%%

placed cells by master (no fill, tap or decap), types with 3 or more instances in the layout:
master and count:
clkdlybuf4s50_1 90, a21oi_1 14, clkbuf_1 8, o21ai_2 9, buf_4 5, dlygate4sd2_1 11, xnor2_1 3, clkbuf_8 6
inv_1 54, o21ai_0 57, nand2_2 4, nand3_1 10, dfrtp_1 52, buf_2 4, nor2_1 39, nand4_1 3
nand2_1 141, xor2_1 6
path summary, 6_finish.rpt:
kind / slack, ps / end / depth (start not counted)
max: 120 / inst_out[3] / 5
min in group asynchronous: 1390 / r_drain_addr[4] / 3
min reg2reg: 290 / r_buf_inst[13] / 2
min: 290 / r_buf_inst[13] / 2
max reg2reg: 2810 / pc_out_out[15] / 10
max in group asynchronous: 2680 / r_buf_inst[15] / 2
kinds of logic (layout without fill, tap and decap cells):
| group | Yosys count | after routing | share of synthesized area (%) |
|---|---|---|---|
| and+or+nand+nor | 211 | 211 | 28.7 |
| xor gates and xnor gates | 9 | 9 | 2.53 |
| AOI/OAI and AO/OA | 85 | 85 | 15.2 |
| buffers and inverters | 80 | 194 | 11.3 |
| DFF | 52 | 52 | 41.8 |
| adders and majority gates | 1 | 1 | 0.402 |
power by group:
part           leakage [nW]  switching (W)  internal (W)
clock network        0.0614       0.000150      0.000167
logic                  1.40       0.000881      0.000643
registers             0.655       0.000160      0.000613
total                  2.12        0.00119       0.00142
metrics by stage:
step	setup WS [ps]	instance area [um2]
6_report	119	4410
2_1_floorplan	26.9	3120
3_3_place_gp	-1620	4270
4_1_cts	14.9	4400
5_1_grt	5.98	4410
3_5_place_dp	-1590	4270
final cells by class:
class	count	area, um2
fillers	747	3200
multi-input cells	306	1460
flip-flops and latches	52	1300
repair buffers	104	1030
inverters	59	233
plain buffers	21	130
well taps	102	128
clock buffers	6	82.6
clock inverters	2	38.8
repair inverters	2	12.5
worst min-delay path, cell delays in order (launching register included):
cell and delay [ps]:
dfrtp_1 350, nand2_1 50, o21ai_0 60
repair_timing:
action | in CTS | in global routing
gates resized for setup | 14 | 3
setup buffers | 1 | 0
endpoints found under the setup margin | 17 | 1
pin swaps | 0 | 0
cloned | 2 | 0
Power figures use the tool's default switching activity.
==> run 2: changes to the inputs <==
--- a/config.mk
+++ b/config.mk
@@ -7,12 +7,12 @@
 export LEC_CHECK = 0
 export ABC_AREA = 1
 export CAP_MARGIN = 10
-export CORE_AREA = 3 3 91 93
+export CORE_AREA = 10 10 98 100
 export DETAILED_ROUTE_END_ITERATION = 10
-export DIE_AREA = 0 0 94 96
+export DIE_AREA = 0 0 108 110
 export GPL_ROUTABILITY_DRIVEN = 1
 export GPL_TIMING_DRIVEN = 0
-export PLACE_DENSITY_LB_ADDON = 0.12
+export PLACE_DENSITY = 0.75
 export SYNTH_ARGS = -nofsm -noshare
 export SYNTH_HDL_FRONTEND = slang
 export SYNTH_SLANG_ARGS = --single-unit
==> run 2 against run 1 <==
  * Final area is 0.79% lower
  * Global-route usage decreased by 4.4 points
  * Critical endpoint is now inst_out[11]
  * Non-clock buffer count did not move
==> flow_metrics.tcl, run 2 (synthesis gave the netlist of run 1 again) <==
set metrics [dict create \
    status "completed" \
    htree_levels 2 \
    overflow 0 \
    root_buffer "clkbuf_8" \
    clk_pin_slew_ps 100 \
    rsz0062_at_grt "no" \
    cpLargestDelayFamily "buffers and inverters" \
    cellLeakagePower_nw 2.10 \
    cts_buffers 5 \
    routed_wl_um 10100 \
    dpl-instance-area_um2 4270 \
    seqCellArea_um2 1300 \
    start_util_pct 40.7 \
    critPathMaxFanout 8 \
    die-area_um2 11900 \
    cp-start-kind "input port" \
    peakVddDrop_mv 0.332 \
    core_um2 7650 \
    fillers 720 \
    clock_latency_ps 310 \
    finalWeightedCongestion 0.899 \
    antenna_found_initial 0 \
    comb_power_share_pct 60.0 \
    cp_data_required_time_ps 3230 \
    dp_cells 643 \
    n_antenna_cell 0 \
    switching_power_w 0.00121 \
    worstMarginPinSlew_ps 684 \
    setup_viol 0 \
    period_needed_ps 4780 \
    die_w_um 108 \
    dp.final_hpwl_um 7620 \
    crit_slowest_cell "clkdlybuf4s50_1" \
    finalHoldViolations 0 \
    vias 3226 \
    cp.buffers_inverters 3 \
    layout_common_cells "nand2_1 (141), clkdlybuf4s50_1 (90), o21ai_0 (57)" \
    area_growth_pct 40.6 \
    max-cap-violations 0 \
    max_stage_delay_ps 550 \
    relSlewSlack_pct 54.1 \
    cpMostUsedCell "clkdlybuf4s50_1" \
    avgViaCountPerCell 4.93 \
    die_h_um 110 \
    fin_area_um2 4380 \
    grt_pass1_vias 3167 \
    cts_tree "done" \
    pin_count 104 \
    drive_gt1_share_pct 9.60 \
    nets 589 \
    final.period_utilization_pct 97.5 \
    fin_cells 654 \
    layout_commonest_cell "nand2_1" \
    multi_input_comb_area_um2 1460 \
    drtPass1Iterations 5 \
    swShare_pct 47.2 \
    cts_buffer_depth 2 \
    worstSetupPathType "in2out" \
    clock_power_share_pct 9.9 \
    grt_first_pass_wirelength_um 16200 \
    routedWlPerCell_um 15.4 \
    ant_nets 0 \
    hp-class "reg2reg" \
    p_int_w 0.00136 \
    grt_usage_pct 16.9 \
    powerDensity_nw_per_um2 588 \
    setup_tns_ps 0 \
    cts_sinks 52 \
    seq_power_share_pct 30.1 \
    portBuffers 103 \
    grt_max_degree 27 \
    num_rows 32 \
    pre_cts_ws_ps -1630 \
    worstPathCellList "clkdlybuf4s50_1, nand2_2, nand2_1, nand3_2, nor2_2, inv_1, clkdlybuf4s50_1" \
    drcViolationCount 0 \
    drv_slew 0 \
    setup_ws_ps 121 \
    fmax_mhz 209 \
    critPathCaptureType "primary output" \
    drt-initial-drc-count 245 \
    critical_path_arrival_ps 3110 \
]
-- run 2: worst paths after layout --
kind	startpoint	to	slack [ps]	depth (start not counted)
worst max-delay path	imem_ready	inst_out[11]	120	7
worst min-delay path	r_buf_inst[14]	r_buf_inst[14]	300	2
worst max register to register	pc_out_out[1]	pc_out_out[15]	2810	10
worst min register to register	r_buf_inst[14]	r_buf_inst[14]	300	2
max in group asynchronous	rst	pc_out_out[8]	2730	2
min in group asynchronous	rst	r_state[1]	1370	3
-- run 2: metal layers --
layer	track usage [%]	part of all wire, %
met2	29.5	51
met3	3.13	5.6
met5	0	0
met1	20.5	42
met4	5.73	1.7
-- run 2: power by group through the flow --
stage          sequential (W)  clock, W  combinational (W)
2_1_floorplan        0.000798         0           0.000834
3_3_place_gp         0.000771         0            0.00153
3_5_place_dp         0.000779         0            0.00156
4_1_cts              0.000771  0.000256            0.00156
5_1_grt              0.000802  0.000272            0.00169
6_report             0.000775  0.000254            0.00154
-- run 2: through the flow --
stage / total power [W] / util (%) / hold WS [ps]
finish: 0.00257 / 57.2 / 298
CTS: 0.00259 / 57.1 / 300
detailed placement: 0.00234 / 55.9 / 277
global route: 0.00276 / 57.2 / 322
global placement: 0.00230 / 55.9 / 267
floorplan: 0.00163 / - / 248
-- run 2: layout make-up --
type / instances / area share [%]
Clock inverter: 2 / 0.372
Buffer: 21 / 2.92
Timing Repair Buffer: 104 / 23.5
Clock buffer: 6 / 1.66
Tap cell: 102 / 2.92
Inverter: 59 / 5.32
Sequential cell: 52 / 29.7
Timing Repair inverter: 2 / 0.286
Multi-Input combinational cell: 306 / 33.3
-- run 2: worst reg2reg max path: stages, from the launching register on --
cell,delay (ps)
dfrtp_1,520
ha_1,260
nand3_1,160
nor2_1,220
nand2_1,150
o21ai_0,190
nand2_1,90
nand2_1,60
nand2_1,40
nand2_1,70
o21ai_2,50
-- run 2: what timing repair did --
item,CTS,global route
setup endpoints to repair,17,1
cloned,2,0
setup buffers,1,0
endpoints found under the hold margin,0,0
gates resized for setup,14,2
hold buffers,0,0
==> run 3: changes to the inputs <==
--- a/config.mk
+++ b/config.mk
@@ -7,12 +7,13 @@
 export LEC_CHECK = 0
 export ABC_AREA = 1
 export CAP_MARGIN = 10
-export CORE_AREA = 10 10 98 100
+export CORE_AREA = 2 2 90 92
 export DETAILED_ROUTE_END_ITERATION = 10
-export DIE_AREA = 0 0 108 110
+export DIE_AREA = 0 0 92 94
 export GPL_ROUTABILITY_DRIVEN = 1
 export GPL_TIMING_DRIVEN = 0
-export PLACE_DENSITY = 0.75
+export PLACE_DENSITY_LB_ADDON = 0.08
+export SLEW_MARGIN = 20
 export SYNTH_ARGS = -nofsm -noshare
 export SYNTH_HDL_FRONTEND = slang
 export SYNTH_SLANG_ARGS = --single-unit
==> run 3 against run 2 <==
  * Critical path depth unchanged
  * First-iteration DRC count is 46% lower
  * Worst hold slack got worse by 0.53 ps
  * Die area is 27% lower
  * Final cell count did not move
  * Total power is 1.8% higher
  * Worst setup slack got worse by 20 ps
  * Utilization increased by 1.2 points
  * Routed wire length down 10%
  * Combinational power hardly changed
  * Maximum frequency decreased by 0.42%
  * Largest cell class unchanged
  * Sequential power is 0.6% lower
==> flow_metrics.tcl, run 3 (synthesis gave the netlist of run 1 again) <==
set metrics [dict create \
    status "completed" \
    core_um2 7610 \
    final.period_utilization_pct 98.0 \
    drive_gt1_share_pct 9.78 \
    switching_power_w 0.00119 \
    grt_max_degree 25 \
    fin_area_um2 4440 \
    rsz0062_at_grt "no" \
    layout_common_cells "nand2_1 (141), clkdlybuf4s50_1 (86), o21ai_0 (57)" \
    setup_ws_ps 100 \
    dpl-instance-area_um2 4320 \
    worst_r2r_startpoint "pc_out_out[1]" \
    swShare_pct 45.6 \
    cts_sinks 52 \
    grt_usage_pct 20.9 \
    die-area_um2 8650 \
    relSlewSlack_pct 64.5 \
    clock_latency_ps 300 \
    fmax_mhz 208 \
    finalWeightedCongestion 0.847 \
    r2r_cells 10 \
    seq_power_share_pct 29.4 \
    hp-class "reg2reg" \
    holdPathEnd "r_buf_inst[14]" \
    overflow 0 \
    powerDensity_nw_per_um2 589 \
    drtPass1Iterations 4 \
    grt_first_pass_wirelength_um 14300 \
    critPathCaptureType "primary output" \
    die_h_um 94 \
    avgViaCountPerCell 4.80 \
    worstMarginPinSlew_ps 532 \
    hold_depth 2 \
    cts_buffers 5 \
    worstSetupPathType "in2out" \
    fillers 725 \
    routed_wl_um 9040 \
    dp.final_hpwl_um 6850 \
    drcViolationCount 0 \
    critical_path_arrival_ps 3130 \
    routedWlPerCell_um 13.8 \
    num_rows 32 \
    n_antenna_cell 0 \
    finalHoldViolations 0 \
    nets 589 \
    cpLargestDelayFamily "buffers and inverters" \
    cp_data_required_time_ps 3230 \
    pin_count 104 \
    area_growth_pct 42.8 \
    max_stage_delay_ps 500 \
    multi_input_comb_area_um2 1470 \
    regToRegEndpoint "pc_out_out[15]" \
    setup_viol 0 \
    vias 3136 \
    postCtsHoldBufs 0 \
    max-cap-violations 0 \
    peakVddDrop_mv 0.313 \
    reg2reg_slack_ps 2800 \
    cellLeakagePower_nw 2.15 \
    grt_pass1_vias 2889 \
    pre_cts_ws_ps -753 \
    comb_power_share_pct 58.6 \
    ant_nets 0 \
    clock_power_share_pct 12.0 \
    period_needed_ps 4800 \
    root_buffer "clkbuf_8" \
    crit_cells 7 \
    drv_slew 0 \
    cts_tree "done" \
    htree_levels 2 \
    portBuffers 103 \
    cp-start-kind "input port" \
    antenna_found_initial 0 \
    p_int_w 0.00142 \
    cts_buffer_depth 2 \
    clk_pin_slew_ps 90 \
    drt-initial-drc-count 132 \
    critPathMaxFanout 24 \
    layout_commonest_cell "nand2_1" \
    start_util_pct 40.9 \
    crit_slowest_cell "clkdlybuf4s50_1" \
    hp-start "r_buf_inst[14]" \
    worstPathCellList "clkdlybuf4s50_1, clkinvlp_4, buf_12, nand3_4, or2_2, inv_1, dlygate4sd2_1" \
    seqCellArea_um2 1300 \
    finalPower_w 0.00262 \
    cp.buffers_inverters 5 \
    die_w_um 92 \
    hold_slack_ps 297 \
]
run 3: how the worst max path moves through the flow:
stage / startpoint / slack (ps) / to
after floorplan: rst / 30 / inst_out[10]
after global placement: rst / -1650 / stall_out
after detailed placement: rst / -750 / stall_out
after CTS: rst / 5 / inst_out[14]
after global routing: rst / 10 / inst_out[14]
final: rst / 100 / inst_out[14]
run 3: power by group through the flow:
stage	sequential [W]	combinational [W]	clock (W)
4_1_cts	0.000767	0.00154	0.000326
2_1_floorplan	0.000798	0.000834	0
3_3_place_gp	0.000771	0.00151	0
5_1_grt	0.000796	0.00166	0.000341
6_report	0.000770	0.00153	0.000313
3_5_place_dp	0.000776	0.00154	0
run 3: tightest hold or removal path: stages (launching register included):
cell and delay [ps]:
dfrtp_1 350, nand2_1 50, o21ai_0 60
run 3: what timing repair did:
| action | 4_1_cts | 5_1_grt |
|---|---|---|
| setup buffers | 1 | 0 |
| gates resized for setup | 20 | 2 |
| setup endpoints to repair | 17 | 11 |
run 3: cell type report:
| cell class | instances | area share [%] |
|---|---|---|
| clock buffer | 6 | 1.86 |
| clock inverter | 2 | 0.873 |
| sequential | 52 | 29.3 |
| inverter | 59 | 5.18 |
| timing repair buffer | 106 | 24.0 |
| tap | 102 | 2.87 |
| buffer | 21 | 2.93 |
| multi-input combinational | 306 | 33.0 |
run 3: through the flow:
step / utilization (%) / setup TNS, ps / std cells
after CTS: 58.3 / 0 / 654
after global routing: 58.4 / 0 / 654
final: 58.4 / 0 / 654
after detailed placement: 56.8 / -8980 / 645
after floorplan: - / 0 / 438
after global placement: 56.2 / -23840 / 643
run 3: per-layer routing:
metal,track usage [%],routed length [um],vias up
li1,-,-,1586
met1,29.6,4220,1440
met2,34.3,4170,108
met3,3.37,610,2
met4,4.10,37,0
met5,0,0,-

%%

Exactly the lines from the one with "run 3: through" through the end of the entries, both included, should be written out, and no others.

run 3: through the flow:
step / utilization (%) / setup TNS, ps / std cells
after CTS: 58.3 / 0 / 654
after global routing: 58.4 / 0 / 654
final: 58.4 / 0 / 654
after detailed placement: 56.8 / -8980 / 645
after floorplan: - / 0 / 438
after global placement: 56.2 / -23840 / 643
run 3: per-layer routing:
metal,track usage [%],routed length [um],vias up
li1,-,-,1586
met1,29.6,4220,1440
met2,34.3,4170,108
met3,3.37,610,2
met4,4.10,37,0
met5,0,0,-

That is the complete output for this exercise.